BEGIN Data for processing

$ cat src/rtl/multiciclo_secuenciador.sv
// Multi-cycle control FSM for the Procesador datapath: FETCH/DECODE/EXEC/MEM/WB sequencing.
// Define SECUENCIADOR_PERF_EN to build the active-cycle counter on io_cycles.
module multiciclo_secuenciador #(
    parameter int MEM_TIMEOUT = 15,
    parameter int RET_W       = 32
) (
    input  logic             clock,
    input  logic             reset,
    input  logic             io_run,
    input  logic [31:0]      io_instr,
    input  logic             io_imem_valid,
    input  logic             io_dmem_ready,
    input  logic             io_branch_taken,
    output logic [2:0]       io_state,
    output logic             io_ir_we,
    output logic             io_pc_we,
    output logic             io_pc_sel,
    output logic             io_rf_we,
    output logic             io_alu_src_imm,
    output logic [3:0]       io_alu_op,
    output logic             io_dmem_req,
    output logic             io_dmem_we,
    output logic [1:0]       io_wb_sel,
    output logic             io_halt,
    output logic             io_fault,
    output logic [RET_W-1:0] io_retired,
    output logic [31:0]      io_cycles
);
    typedef enum logic [2:0] {
        IDLE = 3'd0, FETCH = 3'd1, DECODE = 3'd2, EXEC = 3'd3,
        MEM = 3'd4, WB = 3'd5, HALT = 3'd6
    } state_t;

    localparam logic [6:0] OP_R      = 7'b0110011;
    localparam logic [6:0] OP_I      = 7'b0010011;
    localparam logic [6:0] OP_LOAD   = 7'b0000011;
    localparam logic [6:0] OP_STORE  = 7'b0100011;
    localparam logic [6:0] OP_BRANCH = 7'b1100011;
    localparam logic [6:0] OP_JAL    = 7'b1101111;
    localparam logic [6:0] OP_ECALL  = 7'b1110011;

    state_t           state, next_state;
    logic [31:0]      ir;
    logic [7:0]       wait_cnt;
    logic             fault;
    logic [RET_W-1:0] retired;
    logic             retire, set_fault;

    wire unused_ir = &{1'b0, ir[31], ir[29:15]};

    logic is_r, is_i, is_ld, is_st, is_br, is_jal, is_ecall, legal;
    assign is_r     = (ir[6:0] == OP_R);
    assign is_i     = (ir[6:0] == OP_I);
    assign is_ld    = (ir[6:0] == OP_LOAD);
    assign is_st    = (ir[6:0] == OP_STORE);
    assign is_br    = (ir[6:0] == OP_BRANCH);
    assign is_jal   = (ir[6:0] == OP_JAL);
    assign is_ecall = (ir[6:0] == OP_ECALL);
    assign legal    = is_r | is_i | is_ld | is_st | is_br | is_jal;

    always_ff @(posedge clock) begin
        if (reset) begin
            state    <= IDLE;
            ir       <= '0;
            wait_cnt <= '0;
            fault    <= 1'b0;
            retired  <= '0;
        end else begin
            state <= next_state;
            if (state == FETCH && io_imem_valid)
                ir <= io_instr;
            // Cleared whenever outside MEM, so every MEM visit starts at zero.
            wait_cnt <= (state == MEM && !io_dmem_ready) ? wait_cnt + 8'd1 : 8'd0;
            if (set_fault)
                fault <= 1'b1;
            if (retire)
                retired <= retired + RET_W'(1);
        end
    end

    always_comb begin
        next_state     = state;
        set_fault      = 1'b0;
        retire         = 1'b0;
        io_ir_we       = 1'b0;
        io_pc_we       = 1'b0;
        io_pc_sel      = 1'b0;
        io_rf_we       = 1'b0;
        io_dmem_req    = 1'b0;
        io_dmem_we     = 1'b0;
        io_wb_sel      = 2'd0;
        io_alu_op      = 4'd0;
        io_alu_src_imm = 1'b0;
        case (state)
            IDLE:   if (io_run) next_state = FETCH;
            FETCH: begin
                io_ir_we = io_imem_valid;
                if (io_imem_valid) next_state = DECODE;
            end
            DECODE: begin
                if (legal) next_state = EXEC;
                else begin
                    next_state = HALT;
                    set_fault  = !is_ecall;
                end
            end
            EXEC: begin
                if (is_ld || is_st) next_state = MEM;
                else if (is_br) begin
                    io_pc_we   = 1'b1;
                    io_pc_sel  = io_branch_taken;
                    retire     = 1'b1;
                    next_state = FETCH;
                end else next_state = WB;
            end
            MEM: begin
                io_dmem_req = 1'b1;
                io_dmem_we  = is_st;
                // Ready on the final allowed cycle still completes the access.
                if (io_dmem_ready) begin
                    if (is_st) begin
                        io_pc_we   = 1'b1;
                        retire     = 1'b1;
                        next_state = FETCH;
                    end else next_state = WB;
                end else if (wait_cnt == 8'(MEM_TIMEOUT - 1)) begin
                    next_state = HALT;
                    set_fault  = 1'b1;
                end
            end
            WB: begin
                io_rf_we   = (ir[11:7] != 5'd0);
                io_wb_sel  = is_ld ? 2'd1 : (is_jal ? 2'd2 : 2'd0);
                io_pc_we   = 1'b1;
                io_pc_sel  = is_jal;
                retire     = 1'b1;
                next_state = FETCH;
            end
            HALT:    next_state = HALT;
            default: next_state = IDLE;
        endcase

        if (state == DECODE || state == EXEC || state == MEM || state == WB) begin
            io_alu_src_imm = is_i | is_ld | is_st;
            if (is_r)       io_alu_op = {ir[30], ir[14:12]};
            else if (is_i)  io_alu_op = {(ir[14:12] == 3'b101) & ir[30], ir[14:12]};
            else if (is_br) io_alu_op = 4'b1000;
        end

        // A reset cycle must never commit anything, whatever state it lands in.
        if (reset) begin
            io_ir_we    = 1'b0;
            io_pc_we    = 1'b0;
            io_rf_we    = 1'b0;
            io_dmem_req = 1'b0;
            io_dmem_we  = 1'b0;
            retire      = 1'b0;
            set_fault   = 1'b0;
        end
    end

    assign io_state   = state;
    assign io_halt    = (state == HALT);
    assign io_fault   = fault;
    assign io_retired = retired;

`ifdef SECUENCIADOR_PERF_EN
    logic [31:0] cycles;
    always_ff @(posedge clock) begin
        if (reset)
            cycles <= '0;
        else if (state != IDLE && state != HALT)
            cycles <= cycles + 32'd1;
    end
    assign io_cycles = cycles;
`else
    assign io_cycles = 32'd0;
`endif
endmodule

END Data for processing

» **The problem**
How many lines of these entries contain "reset"? Answer with the number and nothing else.

» **Finished exercise**
5